Hi! My name’s Nate Simpson, and I’m the creative director for KSP2. Welcome to the first official KSP2 blog post. In the coming months, the Star Theory team will be checking in here periodically to give you glimpses of what we’re making and how we’re making it.

Now that the trailer’s out, I can finally tell the story of how we went from “it should probably have some rockets in it” to “whoa, this is making me cry” in less than two months!

The story begins with Tom Bass, the head of Private Division marketing, and Ara Josefsson, the KSP marketing lead, who put together a trailer animatic and flew out to our office in Bellevue to show it off.

This thing was monumental. Tom is a huge fan of The Right Stuff, and his trailer had all the hallmarks that made the film one of my all-time favorites: the score, the sense of adventure, the reverence for NASA’s golden age. The opening sequence showed a crowd of Kerbals gathered to watch Jeb blast off for the first time, and it was full of Spielbergian reaction shots of awed families watching history being made. Though we all loved the tone, we wondered if it was too nostalgic — after all, KSP2 is also about where we’re going, not just where we’ve been.

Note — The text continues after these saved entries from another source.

==> config.mk <==
export PLATFORM = sky130hd
export DESIGN_NAME = add_seq_ctrl_flat
export DESIGN_NICKNAME = d
export VERILOG_FILES = /design/src/rtl/add_seq_ctrl_if.sv /design/src/rtl/add_seq_ctrl.sv /design/src/flat_wrapper.sv
export SDC_FILE = /design/constraint.sdc
export NUM_CORES = 1
export LEC_CHECK = 0
export CORE_ASPECT_RATIO = 0.7
export CORE_MARGIN = 1.5
export CORE_UTILIZATION = 48
export CTS_BUF_LIST = sky130_fd_sc_hd__clkbuf_16
export DETAILED_ROUTE_END_ITERATION = 10
export GPL_TIMING_DRIVEN = 0
export PLACE_DENSITY = 0.76
export SYNTH_ARGS = -nofsm -noshare
export SYNTH_HDL_FRONTEND = slang
export SYNTH_SLANG_ARGS = --single-unit
==> constraint.sdc <==
create_clock -name clk -period 3.4 [get_ports clk]
set_input_delay 0.34 -clock clk [delete_from_list [all_inputs] [get_ports clk]]
set_output_delay 0.34 -clock clk [all_outputs]
set_load 0.005 [all_outputs]
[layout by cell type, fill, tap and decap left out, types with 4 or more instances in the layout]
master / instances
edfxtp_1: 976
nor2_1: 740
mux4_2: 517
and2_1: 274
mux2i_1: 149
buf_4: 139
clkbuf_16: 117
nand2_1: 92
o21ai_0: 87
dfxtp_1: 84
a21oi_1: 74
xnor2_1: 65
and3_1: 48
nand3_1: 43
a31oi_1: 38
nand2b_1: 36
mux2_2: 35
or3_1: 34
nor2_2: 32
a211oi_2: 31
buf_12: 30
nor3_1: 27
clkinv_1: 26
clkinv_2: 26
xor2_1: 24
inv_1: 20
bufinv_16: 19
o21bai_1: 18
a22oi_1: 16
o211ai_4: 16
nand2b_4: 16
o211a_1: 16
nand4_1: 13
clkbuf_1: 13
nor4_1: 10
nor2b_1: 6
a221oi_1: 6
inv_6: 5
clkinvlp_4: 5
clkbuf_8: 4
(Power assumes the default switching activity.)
## config.mk

```make
export PLATFORM = sky130hd
export DESIGN_NAME = posicionador_embarcacao
export DESIGN_NICKNAME = d
export VERILOG_FILES = /design/src/rtl/batalha_naval_pkg.sv /design/src/rtl/sincroniza_borda.sv /design/src/rtl/posicionador_embarcacao.sv
export SDC_FILE = /design/constraint.sdc
export NUM_CORES = 1
export LEC_CHECK = 0
export CAP_MARGIN = 20
export CORE_ASPECT_RATIO = 0.75
export CORE_UTILIZATION = 50
export DETAILED_ROUTE_END_ITERATION = 7
export GPL_ROUTABILITY_DRIVEN = 1
export PLACE_DENSITY_LB_ADDON = 0.15
export SKIP_CTS_REPAIR_TIMING = 1
export SLEW_MARGIN = 20
export SYNTH_ARGS = -nofsm -noshare
export SYNTH_HDL_FRONTEND = slang
export SYNTH_HIERARCHICAL = 1
export SYNTH_SLANG_ARGS = --single-unit
```

## constraint.sdc

```tcl
create_clock -name clock -period 8.5 [get_ports clock]
set_clock_uncertainty 0.1 [all_clocks]
set_input_delay 0.85 -clock clock [delete_from_list [all_inputs] [get_ports clock]]
set_output_delay 0.85 -clock clock [all_outputs]
set_load 0.1 [all_outputs]
```
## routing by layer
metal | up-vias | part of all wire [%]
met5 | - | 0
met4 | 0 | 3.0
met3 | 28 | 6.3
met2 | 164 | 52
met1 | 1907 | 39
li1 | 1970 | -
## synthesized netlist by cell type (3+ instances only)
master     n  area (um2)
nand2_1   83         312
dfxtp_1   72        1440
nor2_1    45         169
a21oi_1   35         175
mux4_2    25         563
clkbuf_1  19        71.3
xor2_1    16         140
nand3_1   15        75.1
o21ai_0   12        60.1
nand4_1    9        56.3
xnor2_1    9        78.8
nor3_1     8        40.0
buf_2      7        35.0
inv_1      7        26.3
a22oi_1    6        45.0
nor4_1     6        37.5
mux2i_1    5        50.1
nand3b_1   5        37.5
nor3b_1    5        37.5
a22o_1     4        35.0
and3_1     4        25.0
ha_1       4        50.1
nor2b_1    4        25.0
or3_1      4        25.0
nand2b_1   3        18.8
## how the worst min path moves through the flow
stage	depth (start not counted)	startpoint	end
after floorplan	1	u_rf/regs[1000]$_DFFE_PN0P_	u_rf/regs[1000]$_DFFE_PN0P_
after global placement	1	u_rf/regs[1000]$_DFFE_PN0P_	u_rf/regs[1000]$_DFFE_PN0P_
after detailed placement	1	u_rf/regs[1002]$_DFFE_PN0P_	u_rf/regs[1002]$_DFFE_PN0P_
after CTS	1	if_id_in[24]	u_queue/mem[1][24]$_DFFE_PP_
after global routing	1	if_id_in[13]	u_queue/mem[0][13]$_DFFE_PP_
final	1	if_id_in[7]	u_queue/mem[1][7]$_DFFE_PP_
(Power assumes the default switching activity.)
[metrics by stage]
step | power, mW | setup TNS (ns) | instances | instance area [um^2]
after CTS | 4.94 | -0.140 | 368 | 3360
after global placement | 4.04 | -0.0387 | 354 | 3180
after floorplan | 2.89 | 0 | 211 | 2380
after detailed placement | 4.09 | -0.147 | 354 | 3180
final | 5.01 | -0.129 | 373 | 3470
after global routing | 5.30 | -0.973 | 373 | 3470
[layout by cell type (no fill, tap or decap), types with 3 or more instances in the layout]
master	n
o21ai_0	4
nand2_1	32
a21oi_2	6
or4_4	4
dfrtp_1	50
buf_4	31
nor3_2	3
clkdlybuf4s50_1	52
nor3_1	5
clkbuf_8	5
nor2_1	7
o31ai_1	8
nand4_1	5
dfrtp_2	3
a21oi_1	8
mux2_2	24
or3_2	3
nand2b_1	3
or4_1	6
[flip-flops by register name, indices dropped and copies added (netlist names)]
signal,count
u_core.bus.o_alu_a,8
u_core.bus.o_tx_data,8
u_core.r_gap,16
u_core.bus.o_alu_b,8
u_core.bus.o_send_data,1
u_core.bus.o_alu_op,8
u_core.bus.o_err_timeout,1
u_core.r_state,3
==> config.mk <==
export PLATFORM = sky130hd
export DESIGN_NAME = pipe_ctrl_unit
export DESIGN_NICKNAME = d
export VERILOG_FILES = /design/src/rtl/pipe_ctrl_unit.sv
export SDC_FILE = /design/constraint.sdc
export NUM_CORES = 1
export LEC_CHECK = 0
export ABC_AREA = 1
export BUFFER_PORTS_ARGS = -buffer_cell sky130_fd_sc_hd__buf_2
export CORE_MARGIN = 8
export CORE_UTILIZATION = 35
export CTS_CLUSTER_SIZE = 16
export DETAILED_ROUTE_END_ITERATION = 8
export HOLD_SLACK_MARGIN = 0.12
export SKIP_LAST_GASP = 1
export SYNTH_ARGS = -nofsm -noshare
export SYNTH_HDL_FRONTEND = slang
export SYNTH_SLANG_ARGS = --single-unit
export TNS_END_PERCENT = 1
==> constraint.sdc <==
create_clock -name clk_in -period 1.8 [get_ports clk_in]
set_clock_uncertainty 0.15 [all_clocks]
set_input_delay 0.27 -clock clk_in [delete_from_list [all_inputs] [get_ports clk_in]]
set_output_delay 0.27 -clock clk_in [all_outputs]
set_load 0.01 [all_outputs]
==> src/rtl/pipe_ctrl_unit.sv <==
// Pipeline control unit: boot sequencing, next-PC source selection, stretched flush,
// stall/halt handling and a saturating redirect counter.
module pipe_ctrl_unit #(
   parameter int unsigned BOOT_CYCLES = 2,
   parameter int unsigned FLUSH_DEPTH = 2,
   parameter int unsigned CNT_W       = 8
) (
   input  logic             clk_in,
   input  logic             rst_n_in,
   input  logic             trap_in,
   input  logic             jump_in,
   input  logic             branch_taken_in,
   input  logic             stall_in,
   input  logic             halt_in,
   input  logic             resume_in,
   output logic             flush_out,
   output logic [1:0]       pc_src_out,
   output logic             pc_we_out,
   output logic [2:0]       state_out,
   output logic [CNT_W-1:0] redirect_cnt_out
);

   localparam int unsigned CtrMax = (BOOT_CYCLES > FLUSH_DEPTH) ? BOOT_CYCLES : FLUSH_DEPTH;
   localparam int unsigned CtrW   = $clog2(CtrMax + 2);

   localparam logic [CtrW-1:0] BootLoad  = (BOOT_CYCLES > 0) ? CtrW'(BOOT_CYCLES - 1) : '0;
   localparam logic [CtrW-1:0] FlushLoad = (FLUSH_DEPTH > 1) ? CtrW'(FLUSH_DEPTH - 2) : '0;

   localparam logic [1:0] SrcVec    = 2'b00;
   localparam logic [1:0] SrcBranch = 2'b01;
   localparam logic [1:0] SrcJump   = 2'b10;
   localparam logic [1:0] SrcSeq    = 2'b11;

   typedef enum logic [2:0] {
      StReset = 3'd0,
      StBoot  = 3'd1,
      StRun   = 3'd2,
      StFlush = 3'd3,
      StHalt  = 3'd4
   } state_e;

   state_e            state_q, state_d;
   logic [CtrW-1:0]   ctr_q, ctr_d;
   logic [CNT_W-1:0]  rcnt_q, rcnt_d;
   logic              redirect;

   assign redirect = trap_in | jump_in | branch_taken_in;

   always_ff @(posedge clk_in or negedge rst_n_in) begin
      if (!rst_n_in) begin
         state_q <= StReset;
         ctr_q   <= '0;
         rcnt_q  <= '0;
      end else begin
         state_q <= state_d;
         ctr_q   <= ctr_d;
         rcnt_q  <= rcnt_d;
      end
   end

   always_comb begin
      state_d = state_q;
      ctr_d   = ctr_q;
      rcnt_d  = rcnt_q;
      unique case (state_q)
         StReset: begin
            if (BOOT_CYCLES == 0) begin
               state_d = StRun;
            end else begin
               state_d = StBoot;
               ctr_d   = BootLoad;
            end
         end
         StBoot: begin
            if (ctr_q == '0) state_d = StRun;
            else             ctr_d   = ctr_q - CtrW'(1);
         end
         StRun: begin
            if (redirect) begin
               if (rcnt_q != '1) rcnt_d = rcnt_q + CNT_W'(1);
               // A single-cycle flush needs no FLUSH state at all
               if (FLUSH_DEPTH > 1) begin
                  state_d = StFlush;
                  ctr_d   = FlushLoad;
               end
            end else if (halt_in) begin
               state_d = StHalt;
            end
         end
         StFlush: begin
            if (ctr_q == '0) state_d = StRun;
            else             ctr_d   = ctr_q - CtrW'(1);
         end
         StHalt: begin
            if (resume_in) state_d = StRun;
         end
         default: begin
            state_d = StReset;
            ctr_d   = '0;
         end
      endcase
   end

   always_comb begin
      flush_out  = 1'b1;
      pc_src_out = SrcVec;
      pc_we_out  = 1'b0;
      unique case (state_q)
         StBoot: begin
            pc_we_out = 1'b1;
         end
         StRun: begin
            if (trap_in) begin
               pc_we_out = 1'b1;
            end else if (jump_in) begin
               pc_src_out = SrcJump;
               pc_we_out  = 1'b1;
            end else if (branch_taken_in) begin
               pc_src_out = SrcBranch;
               pc_we_out  = 1'b1;
            end else begin
               flush_out  = 1'b0;
               pc_src_out = SrcSeq;
               pc_we_out  = !(halt_in | stall_in);
            end
         end
         StFlush: begin
            pc_src_out = SrcSeq;
            pc_we_out  = !stall_in;
         end
         StHalt: begin
            flush_out  = 1'b0;
            pc_src_out = SrcSeq;
         end
         default: begin
            flush_out  = 1'b1;
            pc_src_out = SrcVec;
            pc_we_out  = 1'b0;
         end
      endcase
   end

   assign state_out        = state_q;
   assign redirect_cnt_out = rcnt_q;

endmodule

Word level (Yosys, flattened, before mapping)
Index checks and enable logic that the tools add are counted.
- multiplexer cells: 20
- reduce and logical (&&, ||, !) cells: 9
- $add $sub $neg: 2
- bitwise logic cells: 4
- equal/unequal tests: 10
- operators with widths (kind ; count):
    two-way mux 3 bit ; 4
    case mux 3 bit (4 select lines) ; 1
    two-way mux 2 bit ; 5
    AND reduction 3 bit ; 3
    adder 8 x 1 -> 8 bit (second input constant) ; 1
    inequality test 8 bit (second input constant) ; 1
    case mux 2 bit (4 select lines) ; 1
    == test 3 x 2 -> 1 bit (second input constant) ; 2
    two-way mux 1 bit ; 6
    inequality test 2 bit (second input constant) ; 3
    case mux 2 bit (2 select lines) ; 1
    OR reduction 2 bit ; 2
    == test 3 x 1 -> 1 bit (second input constant) ; 1
    == test 3 bit (second input constant) ; 1
    zero test 3 bit ; 1
    inequality test 3 bit (second input constant) ; 1
    bitwise OR 1 bit ; 3
    case mux 1 bit (3 select lines) ; 1
    zero test 1 bit ; 2
    zero test 2 bit ; 1
    inequality test 2 x 1 -> 1 bit (second input constant) ; 1
    case mux 1 bit (2 select lines) ; 1
    subtractor 2 x 1 -> 2 bit (second input constant) ; 1
    inverter 1 bit ; 1
- input bits: 8
- logic and storage cells: 48
- output and inout bits: 15
- register bits after elaboration: 13

Depth between registers and ports, before layout
- word-level depth: 6
- gate-level depth with buffers: 9
- mapped depth without buffers: 9

Worst setup path before layout
Ideal clock, no wire load.
- path type: reg2out
- from: register state_q[2] (netlist: state_out[2])
- to: output port pc_src_out[1]
- stages on the path, launching flop included: 6
- data arrival time: 1.178 ns
- path buffers: 0
- slack: 0.202 ns
- data required time: 1.380 ns
- cell sequence: dfrtp_1 -> inv_2 -> nand2_2 -> nor2_4 -> inv_1 -> o31ai_1
- cells in the longest elaborated chain, start to end: 3
- elaborated cells between the ends (all ways): 5
- those cells by class: 3 x eq/ne; 1 x mux; 1 x reduce/logical
- ends and longest elaborated chain (item ; line ; RTL):
    start, declared ; 42 ; state_e state_q, state_d;
    start signal, assigned ; 51 ; state_q <= StReset;
    start signal, assigned ; 55 ; state_q <= state_d;
    == test 3 bit or == test 3 x 2 -> 1 bit (tied branches) ; 108 ; unique case (state_q)
    OR reduction 2 bit (no source line) ; n/a ;
    case mux 2 bit (2 select lines) (*) ; 108 ;
    end, declared ; 17 ; output logic [1:0] pc_src_out,
Mark *: on every way between the ends. The rest lies on a longest branch, timed or not.

Worst setup path in the final report
- from: register state_q[0] (netlist: state_out[0])
- to: output port pc_src_out[1]
Same word-level chain as after synthesis.
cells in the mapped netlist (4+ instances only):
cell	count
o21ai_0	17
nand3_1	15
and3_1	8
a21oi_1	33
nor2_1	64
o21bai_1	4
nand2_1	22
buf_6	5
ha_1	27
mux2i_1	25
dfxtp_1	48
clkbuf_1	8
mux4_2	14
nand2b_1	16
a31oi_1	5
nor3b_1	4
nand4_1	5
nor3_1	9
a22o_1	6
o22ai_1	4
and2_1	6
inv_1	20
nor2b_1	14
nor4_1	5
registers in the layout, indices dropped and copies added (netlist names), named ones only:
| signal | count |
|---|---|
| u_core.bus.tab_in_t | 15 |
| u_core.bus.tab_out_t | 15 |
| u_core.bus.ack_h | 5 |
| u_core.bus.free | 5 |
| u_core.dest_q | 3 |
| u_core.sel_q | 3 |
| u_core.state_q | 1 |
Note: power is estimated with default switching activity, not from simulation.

Tom and Ara immediately pivoted into a deeper conversation about the soul of our game. I showed them Wanderers, an amazing short film by Erik Wernquist that offered brief glimpses of humanity’s expansion through the solar system. That video has always given me chills – the immense scale of everything, the increasing audacity of our interplanetary ambitions, how tiny we seem even when we’re creating space elevators and O’Neill Cylinders.

We kicked around a few ideas, and Tom and Ara flew home to New York. To our surprise, they called us up first thing the next morning: did Star Theory have time for a surprise video conference? Something exciting was afoot!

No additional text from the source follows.